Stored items
========================================================================

Source: an optimization exercise on an open RTL-to-GDS flow (aim: small area). Production flows keep margins and buffers that such runs may drop.
Function was checked by simulation only, so behaviour that the tests miss may differ from the original.
Power and IR drop assume default switching activity.

==> inputs of run M <==
==> flow/design.v (excerpt) <==
module rsb_pixel_top (
    input             clock,
    input             reset,         
    input             pixel_ready,   
    input      [ 7:0] x_addr,
    input      [ 8:0] y_addr,
    input      [ 5:0] game_state,
    output reg [15:0] pixel_data
);
==> flow/config.mk <==
export PLATFORM = sky130hd
export DESIGN_NAME = rsb_pixel_top
export DESIGN_NICKNAME = rsb_pixel_top
export VERILOG_FILES = /design/flow/design.v
export SDC_FILE = /design/flow/constraint.sdc
export NUM_CORES = 4
export LEC_CHECK = 0
export CAP_MARGIN = 20
export CORE_MARGIN = 2
export CORE_UTILIZATION = 40
export SLEW_MARGIN = 20
==> flow/constraint.sdc <==
create_clock -name core_clock -period 10.0 [get_ports {clock}]
set_input_delay 2.0000 -clock core_clock [delete_from_list [all_inputs] [get_ports {clock}]]
set_output_delay 2.0000 -clock core_clock [all_outputs]
set_load 0.01 [all_outputs]
run.sh (not shown) runs the stock make flow with config.mk's settings and CLKGATE_MAP_FILE= SYNTH_SCRIPT=/design/flow/synth_recipe.tcl, a recipe that flattens the netlist after the stock synthesis.
==> inputs of run X, as changes to run M <==
==> flow/flow/run.sh (new file) <==
#!/bin/bash
# Layout flow: the standard synthesis, then an area-oriented re-mapping of the
# combinational logic (flip-flops kept as the standard synthesis made them), then the
# standard ORFS flow from floorplan to finish.
set -euo pipefail
WORK=$(pwd)
R=$WORK/orfs/results/$FLOW_PLATFORM/rsb_pixel_top/base
YOSYS=$(command -v yosys || echo "$FLOW_HOME/../tools/install/yosys/bin/yosys")

bash standard.sh synth > "$WORK/log_1_standard_synth.log" 2>&1

cp "$R/1_2_yosys.v" "$WORK/standard_synth.v"
SEQ=$(grep -oE '^ *sky130_fd_sc_hd__(df|edf|sdf|dl|sdl|lpflow_inputisolatch)[a-z0-9_]*' "$WORK/standard_synth.v" | sort -u | tr '\n' ' ')
sed -e "s#@IN@#$WORK/standard_synth.v#" -e "s#@OUT@#$WORK/remapped.v#" \
    -e "s#@ABC@#$WORK/flow/remap.abc#" -e "s#@TOP@#$FLOW_TOP#" \
    -e "s#@LIB@#$FLOW_HOME/platforms/sky130hd/lib/sky130_fd_sc_hd__tt_025C_1v80.lib#g" \
    -e "s#@DONTUSE@#$(cat flow/dont_use.txt | tr '\n' ' ')#" \
    -e "s#@SEQ@#$SEQ#" \
    flow/remap.ys.in > "$WORK/remap.ys"
"$YOSYS" -l "$WORK/log_2_remap.log" -s "$WORK/remap.ys" > /dev/null 2>&1

# the remapped netlist replaces the synthesis result; make rebuilds 1_synth.odb from it
cp "$WORK/remapped.v" "$R/1_2_yosys.v"
rm -f "$R/1_synth.odb" "$R/1_synth.sdc"
bash standard.sh > "$WORK/log_3_standard_layout.log" 2>&1
test -s "$FLOW_OUT/final.def"
==> flow/flow/dont_use.txt (new file) <==
-dont_use sky130_fd_sc_hd__lpflow_bleeder_1
-dont_use sky130_fd_sc_hd__lpflow_clkbufkapwr_1
-dont_use sky130_fd_sc_hd__lpflow_clkbufkapwr_16
-dont_use sky130_fd_sc_hd__lpflow_clkbufkapwr_2
-dont_use sky130_fd_sc_hd__lpflow_clkbufkapwr_4
-dont_use sky130_fd_sc_hd__lpflow_clkbufkapwr_8
-dont_use sky130_fd_sc_hd__lpflow_clkinvkapwr_1
-dont_use sky130_fd_sc_hd__lpflow_clkinvkapwr_16
-dont_use sky130_fd_sc_hd__lpflow_clkinvkapwr_2
-dont_use sky130_fd_sc_hd__lpflow_clkinvkapwr_4
-dont_use sky130_fd_sc_hd__lpflow_clkinvkapwr_8
-dont_use sky130_fd_sc_hd__lpflow_decapkapwr_12
-dont_use sky130_fd_sc_hd__lpflow_decapkapwr_3
-dont_use sky130_fd_sc_hd__lpflow_decapkapwr_4
-dont_use sky130_fd_sc_hd__lpflow_decapkapwr_6
-dont_use sky130_fd_sc_hd__lpflow_decapkapwr_8
-dont_use sky130_fd_sc_hd__lpflow_inputiso0n_1
-dont_use sky130_fd_sc_hd__lpflow_inputiso0p_1
-dont_use sky130_fd_sc_hd__lpflow_inputiso1n_1
-dont_use sky130_fd_sc_hd__lpflow_inputiso1p_1
-dont_use sky130_fd_sc_hd__lpflow_inputisolatch_1
-dont_use sky130_fd_sc_hd__lpflow_isobufsrc_1
-dont_use sky130_fd_sc_hd__lpflow_isobufsrc_16
-dont_use sky130_fd_sc_hd__lpflow_isobufsrc_2
-dont_use sky130_fd_sc_hd__lpflow_isobufsrc_4
-dont_use sky130_fd_sc_hd__lpflow_isobufsrc_8
-dont_use sky130_fd_sc_hd__lpflow_isobufsrckapwr_16
-dont_use sky130_fd_sc_hd__lpflow_lsbuf_lh_hl_isowell_tap_1
-dont_use sky130_fd_sc_hd__lpflow_lsbuf_lh_hl_isowell_tap_2
-dont_use sky130_fd_sc_hd__lpflow_lsbuf_lh_hl_isowell_tap_4
-dont_use sky130_fd_sc_hd__lpflow_lsbuf_lh_isowell_4
-dont_use sky130_fd_sc_hd__lpflow_lsbuf_lh_isowell_tap_1
-dont_use sky130_fd_sc_hd__lpflow_lsbuf_lh_isowell_tap_2
-dont_use sky130_fd_sc_hd__lpflow_lsbuf_lh_isowell_tap_4
-dont_use sky130_fd_sc_hd__probe_p_8
-dont_use sky130_fd_sc_hd__probec_p_8
==> flow/flow/remap.abc (new file) <==
strash
&get -n
&deepsyn -T 300 -S 1
&put
dch
map -a
topo
==> flow/flow/remap.ys.in (new file) <==
# Area-oriented re-mapping of the standard synthesis's combinational logic.
read_liberty -ignore_miss_func @LIB@
read_verilog @IN@
hierarchy -top @TOP@
# the flip-flops stay as they are: same cells, same instance names
blackbox @SEQ@
flatten
hierarchy -top @TOP@
opt_clean -purge
stat
abc -liberty @LIB@ @DONTUSE@ -script @ABC@
# cell port directions for the checks below
read_liberty -lib -overwrite @LIB@
opt_clean -purge
hilomap -singleton -hicell sky130_fd_sc_hd__conb_1 HI -locell sky130_fd_sc_hd__conb_1 LO
insbuf -buf sky130_fd_sc_hd__buf_4 A X
splitnets
rename -hide w:*
opt_clean -purge
check -assert
stat -liberty @LIB@
write_verilog -noattr -nohex -nodec @OUT@
==> flow/standard.sh (new file) <==
#!/bin/bash
# synth_recipe.tcl (not shown) runs the flow's synth.tcl, then flattens the netlist and writes it again
# the make line also repeats each setting of config.mk as NAME=value (left out here)
make -C /OpenROAD-flow-scripts/flow DESIGN_CONFIG=/design/flow/config.mk WORK_HOME=/design/flow/orfs CLKGATE_MAP_FILE= SYNTH_SCRIPT=/design/flow/synth_recipe.tcl "${@:-finish}"
removed: flow/run.sh
==> inputs of run C, as changes to run M <==
==> flow/flow/run.sh (new file) <==
#!/bin/bash
# Layout flow: the standard synthesis, then an area-oriented re-mapping of the
# combinational logic (flip-flops kept as the standard synthesis made them), then the
# standard ORFS flow from floorplan to finish.
set -euo pipefail
WORK=$(pwd)
R=$WORK/orfs/results/$FLOW_PLATFORM/rsb_pixel_top/base
YOSYS=$(command -v yosys || echo "$FLOW_HOME/../tools/install/yosys/bin/yosys")

bash standard.sh synth > "$WORK/log_1_standard_synth.log" 2>&1

cp "$R/1_2_yosys.v" "$WORK/standard_synth.v"
SEQ=$(grep -oE '^ *sky130_fd_sc_hd__(df|edf|sdf|dl|sdl|lpflow_inputisolatch)[a-z0-9_]*' "$WORK/standard_synth.v" | sort -u | tr '\n' ' ')
sed -e "s#@IN@#$WORK/standard_synth.v#" -e "s#@OUT@#$WORK/remapped.v#" \
    -e "s#@ABC@#$WORK/flow/remap.abc#" -e "s#@TOP@#$FLOW_TOP#" \
    -e "s#@LIB@#$FLOW_HOME/platforms/sky130hd/lib/sky130_fd_sc_hd__tt_025C_1v80.lib#g" \
    -e "s#@DONTUSE@#$(cat flow/dont_use.txt | tr '\n' ' ')#" \
    -e "s#@SEQ@#$SEQ#" \
    flow/remap.ys.in > "$WORK/remap.ys"
"$YOSYS" -l "$WORK/log_2_remap.log" -s "$WORK/remap.ys" > /dev/null 2>&1

# the remapped netlist replaces the synthesis result; make rebuilds 1_synth.odb from it
cp "$WORK/remapped.v" "$R/1_2_yosys.v"
rm -f "$R/1_synth.odb" "$R/1_synth.sdc"
bash standard.sh BUFFER_PORTS_ARGS="-buffer_cell sky130_fd_sc_hd__buf_1" finish > "$WORK/log_3_standard_layout.log" 2>&1
test -s "$FLOW_OUT/final.def"
==> flow/flow/dont_use.txt (new file) <==
-dont_use sky130_fd_sc_hd__lpflow_bleeder_1
-dont_use sky130_fd_sc_hd__lpflow_clkbufkapwr_1
-dont_use sky130_fd_sc_hd__lpflow_clkbufkapwr_16
-dont_use sky130_fd_sc_hd__lpflow_clkbufkapwr_2
-dont_use sky130_fd_sc_hd__lpflow_clkbufkapwr_4
-dont_use sky130_fd_sc_hd__lpflow_clkbufkapwr_8
-dont_use sky130_fd_sc_hd__lpflow_clkinvkapwr_1
-dont_use sky130_fd_sc_hd__lpflow_clkinvkapwr_16
-dont_use sky130_fd_sc_hd__lpflow_clkinvkapwr_2
-dont_use sky130_fd_sc_hd__lpflow_clkinvkapwr_4
-dont_use sky130_fd_sc_hd__lpflow_clkinvkapwr_8
-dont_use sky130_fd_sc_hd__lpflow_decapkapwr_12
-dont_use sky130_fd_sc_hd__lpflow_decapkapwr_3
-dont_use sky130_fd_sc_hd__lpflow_decapkapwr_4
-dont_use sky130_fd_sc_hd__lpflow_decapkapwr_6
-dont_use sky130_fd_sc_hd__lpflow_decapkapwr_8
-dont_use sky130_fd_sc_hd__lpflow_inputiso0n_1
-dont_use sky130_fd_sc_hd__lpflow_inputiso0p_1
-dont_use sky130_fd_sc_hd__lpflow_inputiso1n_1
-dont_use sky130_fd_sc_hd__lpflow_inputiso1p_1
-dont_use sky130_fd_sc_hd__lpflow_inputisolatch_1
-dont_use sky130_fd_sc_hd__lpflow_isobufsrc_1
-dont_use sky130_fd_sc_hd__lpflow_isobufsrc_16
-dont_use sky130_fd_sc_hd__lpflow_isobufsrc_2
-dont_use sky130_fd_sc_hd__lpflow_isobufsrc_4
-dont_use sky130_fd_sc_hd__lpflow_isobufsrc_8
-dont_use sky130_fd_sc_hd__lpflow_isobufsrckapwr_16
-dont_use sky130_fd_sc_hd__lpflow_lsbuf_lh_hl_isowell_tap_1
-dont_use sky130_fd_sc_hd__lpflow_lsbuf_lh_hl_isowell_tap_2
-dont_use sky130_fd_sc_hd__lpflow_lsbuf_lh_hl_isowell_tap_4
-dont_use sky130_fd_sc_hd__lpflow_lsbuf_lh_isowell_4
-dont_use sky130_fd_sc_hd__lpflow_lsbuf_lh_isowell_tap_1
-dont_use sky130_fd_sc_hd__lpflow_lsbuf_lh_isowell_tap_2
-dont_use sky130_fd_sc_hd__lpflow_lsbuf_lh_isowell_tap_4
-dont_use sky130_fd_sc_hd__probe_p_8
-dont_use sky130_fd_sc_hd__probec_p_8
==> flow/flow/remap.abc (new file) <==
strash
&get -n
&deepsyn -T 300 -S 1
&put
dch
map -D 5000
topo
==> flow/flow/remap.ys.in (new file) <==
# Area-oriented re-mapping of the standard synthesis's combinational logic.
read_liberty -ignore_miss_func @LIB@
read_verilog @IN@
hierarchy -top @TOP@
# the flip-flops stay as they are: same cells, same instance names
blackbox @SEQ@
flatten
hierarchy -top @TOP@
opt_clean -purge
stat
abc -liberty @LIB@ @DONTUSE@ -script @ABC@
# cell port directions for the checks below
read_liberty -lib -overwrite @LIB@
opt_clean -purge
hilomap -singleton -hicell sky130_fd_sc_hd__conb_1 HI -locell sky130_fd_sc_hd__conb_1 LO
insbuf -buf sky130_fd_sc_hd__buf_4 A X
splitnets
rename -hide w:*
opt_clean -purge
check -assert
stat -liberty @LIB@
write_verilog -noattr -nohex -nodec @OUT@
==> flow/standard.sh (new file) <==
#!/bin/bash
# synth_recipe.tcl (not shown) runs the flow's synth.tcl, then flattens the netlist and writes it again
# the make line also repeats each setting of config.mk as NAME=value (left out here)
make -C /OpenROAD-flow-scripts/flow DESIGN_CONFIG=/design/flow/config.mk WORK_HOME=/design/flow/orfs CLKGATE_MAP_FILE= SYNTH_SCRIPT=/design/flow/synth_recipe.tcl "${@:-finish}"
--- a/flow/config.mk
+++ b/flow/config.mk
@@ -10,2 +10,3 @@
 export CORE_UTILIZATION = 40
+export GPL_TIMING_DRIVEN = 0
 export SLEW_MARGIN = 20
removed: flow/run.sh
==> metrics.yaml <==
outcome:
  status: "complete, no violations"
final_layout:
  layout.nonclk_buf_share_pct: 10.5
  finalInstanceArea_mm2: 0.00631
power:
  p_sw_mw: 0.398
routing:
  first_pass_iters: 9
  avgRoutedWirePerCell_um: 18.3
  drtIter0Drc: 959
die:
  n_tap_cell: 180
logic_synthesis:
  synth_cells: 874
timing:
  tightestPinTransition_ns: 0.928
Source of the figures above: run M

========================================================================

■ WHAT THE TASK ASKS:
From the first line of the data above to the line holding "export VERILOG_FILES = /design/flow/design.v", reproduce each line exactly; emit no other lines.

■ REPLY TO THE TASK:
Source: an optimization exercise on an open RTL-to-GDS flow (aim: small area). Production flows keep margins and buffers that such runs may drop.
Function was checked by simulation only, so behaviour that the tests miss may differ from the original.
Power and IR drop assume default switching activity.

==> inputs of run M <==
==> flow/design.v (excerpt) <==
module rsb_pixel_top (
    input             clock,
    input             reset,         
    input             pixel_ready,   
    input      [ 7:0] x_addr,
    input      [ 8:0] y_addr,
    input      [ 5:0] game_state,
    output reg [15:0] pixel_data
);
==> flow/config.mk <==
export PLATFORM = sky130hd
export DESIGN_NAME = rsb_pixel_top
export DESIGN_NICKNAME = rsb_pixel_top
export VERILOG_FILES = /design/flow/design.v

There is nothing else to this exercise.